SYDNEY’S housing crisis is contributing to the city losing around 7,000 people aged 30 to 40 to other more affordable states every year, and new data from Homelessness NSW reveal increases in the inner west and Canterbury-Bankstown Council areas.
According to the NSW Productivity Commission, between 2016 and 2021, Sydney lost twice as many people aged 30 to 40 as it gained, with 35,000 entering Sydney and 70,000 leaving.
Around two out of every three departures are from the city’s working-age population, or those aged between 25 and 64.
People are leaving Sydney, despite it sitting among the highest average wages in the country.
“The reality of rising housing prices and lack of available housing is making it harder for people to stay in the same suburbs as their families or live close to their jobs,” said Paul Scully, minister for planning and public spaces.
“That’s why the Labor government has introduced the boldest housing reforms in 12 years, we’ve created new housing policies that are designed to get supply moving and overcome this problem.”
The paper supports the state government’s rezoning and density plans, including building up in inner-Sydney suburbs to boost productivity, wages, cut carbon emissions and preserve green space.
“If there’s no supply, there’s no homes for the next generation. The NSW Government is not going to turn their back on housing, it’s a basic need,” added Scully.
The paper found that a city like Sydney with high levels of productivity and amenity should naturally attract new arrivals, from interstate or from overseas.
While ideally, newcomers would be accommodated by a growing housing stock, with only marginal increases in housing costs but if new home building is slow, population growth will also slow and prices and rents will rise.
Crucially, any new housing stock will as a result be only available to those with the greatest financial means.
“In this sense, high housing costs operate like a regressive tax, with the burden falling disproportionately on low income renters and future generations,” read the paper.
The report found that the parts of Sydney previously identified as having the largest shortage of apartments also have the highest average incomes, due to conditions meaning only high earners can afford the high home prices and rents.
In 2021, nearly twice as many upper-income households lived within five kilometres of the CBD compared to the lowest income households.
As a result, most low-income households have no choice but to live where jobs are harder to come by, where public amenities like the beach are less accessible, and where it is hotter, meaning living costs rise for those least able to meet them.
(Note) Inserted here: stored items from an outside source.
Background: an optimization exercise with open tools, aiming at small area. Do not read the settings as production practice.
Where RTL was checked, it was by simulation tests only, not by an equivalence proof against the original.
Power is estimated from default activity; no workload was simulated.

==> inputs of build 62 <==
// aipWrapper
module aipWrapper (
  input  logic                       clk,
  input  logic                       rst,
  input  logic                       en_i,
  input  aipPkg::configCode_e        config_i,
  input  aipPkg::data_t              data_i,
  input  logic                       write_i,
  input  logic                       read_i,
  input  logic                       start_i,
  input  logic [4:0]                 memInRdAddr_i,
  input  logic                       memOutWrEn_i,
  input  logic [5:0]                 memOutWrAddr_i,
  input  aipPkg::data_t              memOutWrData_i,
  input  logic                       coreBusy_i,
  input  logic                       coreDone_i,
  output aipPkg::data_t              dataOut_o,
  output logic                       intAIP_o,
  output aipPkg::data_t              memInRdData_o,
  output logic [2*aipPkg::DataWidth-1:0] confData_o,
  output logic                       coreStart_o
);
==> module aipDualPortRam, before the edit <==
module aipDualPortRam #(
  parameter int AddrWidth = 5,
  localparam int Depth = 2**AddrWidth,
  localparam int Groups = Depth / 3,           
  localparam int Leaves = Groups + Depth % 3,  
  localparam int Parts = (Leaves + 3) / 4,
  localparam int Slices = 4,                    
  localparam int SliceWidth = aipPkg::DataWidth / Slices
) (
  input  logic                 clk,
  input  logic                 wrEn_i,
  input  logic [AddrWidth-1:0] wrAddr_i,
  input  aipPkg::data_t        wrData_i,
  input  logic [AddrWidth-1:0] rdAddr_i,
  output logic [Parts-1:0][aipPkg::DataWidth-1:0] rdPart_o
);
  logic [Depth-1:0][aipPkg::DataWidth-1:0] mem;
  logic [Slices-1:0][Depth-1:0] wrSel;
  logic [Slices-1:0][Depth-1:0] rdSel;
  logic [(2**(AddrWidth-3))-1:0] wrHiN, rdHiN;
  logic [7:0]                    wrLoN, rdLoN;
  aipPredecoder #(.AddrWidth(AddrWidth)) wrPre_inst (
    .en_i  (wrEn_i),
    .addr_i(wrAddr_i),
    .hiN_o (wrHiN),
    .loN_o (wrLoN)
  );
  aipPredecoder #(.AddrWidth(AddrWidth)) rdPre_inst (
    .en_i  (1'b1),
    .addr_i(rdAddr_i),
    .hiN_o (rdHiN),
    .loN_o (rdLoN)
  );
  for (genvar s = 0; s < Slices; s++) begin : gen_slice
    aipSelect #(.AddrWidth(AddrWidth)) wrSel_inst (
      .hiN_i(wrHiN),
      .loN_i(wrLoN),
      .sel_o(wrSel[s])
    );
    aipSelect #(.AddrWidth(AddrWidth)) rdSel_inst (
      .hiN_i(rdHiN),
      .loN_i(rdLoN),
      .sel_o(rdSel[s])
    );
  end
  always_ff @(posedge clk) begin
    for (int k = 0; k < Depth; k++) begin
      for (int s = 0; s < Slices; s++) begin
        if (wrSel[s][k]) begin
          mem[k][s*SliceWidth +: SliceWidth] <= wrData_i[s*SliceWidth +: SliceWidth];
        end
      end
    end
  end
  for (genvar b = 0; b < aipPkg::DataWidth; b++) begin : gen_bit
    logic [4*Parts-1:0] leafN;   
    for (genvar g = 0; g < Groups; g++) begin : gen_grp
      aipAoi222 aoi_inst (
        .a0(mem[3*g][b]),   .s0(rdSel[b/SliceWidth][3*g]),
        .a1(mem[3*g+1][b]), .s1(rdSel[b/SliceWidth][3*g+1]),
        .a2(mem[3*g+2][b]), .s2(rdSel[b/SliceWidth][3*g+2]),
        .y_n(leafN[g])
      );
    end
    for (genvar r = 0; r < Depth % 3; r++) begin : gen_rest
      aipNand2 nand_inst (
        .a(mem[3*Groups+r][b]), .b(rdSel[b/SliceWidth][3*Groups+r]),
        .y_n(leafN[Groups+r])
      );
    end
    for (genvar l = Leaves; l < 4*Parts; l++) begin : gen_pad
      assign leafN[l] = 1'b1;
    end
    for (genvar p = 0; p < Parts; p++) begin : gen_part
      if (4*p + 2 >= Leaves) begin : gen_two
        aipNand2 nand_inst (
          .a(leafN[4*p]), .b(leafN[4*p+1]),
          .y_n(rdPart_o[p][b])
        );
      end else if (4*p + 3 >= Leaves) begin : gen_three
        aipNand3 nand_inst (
          .a(leafN[4*p]), .b(leafN[4*p+1]), .c(leafN[4*p+2]),
          .y_n(rdPart_o[p][b])
        );
      end else begin : gen_four
        aipNand4 nand_inst (
          .a(leafN[4*p]), .b(leafN[4*p+1]), .c(leafN[4*p+2]), .d(leafN[4*p+3]),
          .y_n(rdPart_o[p][b])
        );
      end
    end
  end
endmodule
In New South Wales, the lowest-income households in the state spent a massive 33% of their income, on average, on housing in 2019/20, which is in range of housing stress.
This is more than three times what the richest households spent on housing, at around 10% of their income.
Renting households in Greater Sydney are particularly worse off, with low-income households spending between one-third and half of their after-tax income on rent in 2021.
Lower housing affordability ultimately means that low-income households have less money leftover to save or to cover other expenses, making them far less resilient to major negative events like losing a job, unanticipated medical expenses, or cost-of-living increases.
Making low-income households far more vulnerable to homelessness.
Additionally, new data from Homelessness NSW has found that many who have been priced out of housing in Sydney and can’t afford the significant of relocating are increasingly being pushed into homelessness.
The analysis reveals that the top council areas that have seen increases in homelessness numbers are Inner West and Canterbury-Bankstown Council areas.
“This report, together with the new data released today from Homelessness NSW highlights the very real housing crisis that is playing out in our suburbs and cities across the state,” said Rose Jackson, minister for housing and homelessness.
“There are more than 55,000 people on the social housing waitlist, anxiously waiting for a safe place to call home.
“Affordability and availability are at their lowest levels in decades. The NSW Government remains committed to delivering more homes and strengthening support services as a priority,” added Jackson.
While the Greens want to see revenue raised from changes to the capital gains tax and limits to negative gearing injected into more public housing and are blocking the federal government’s Help to Buy scheme, which would only support a 0.2% of eligible home buyers each year.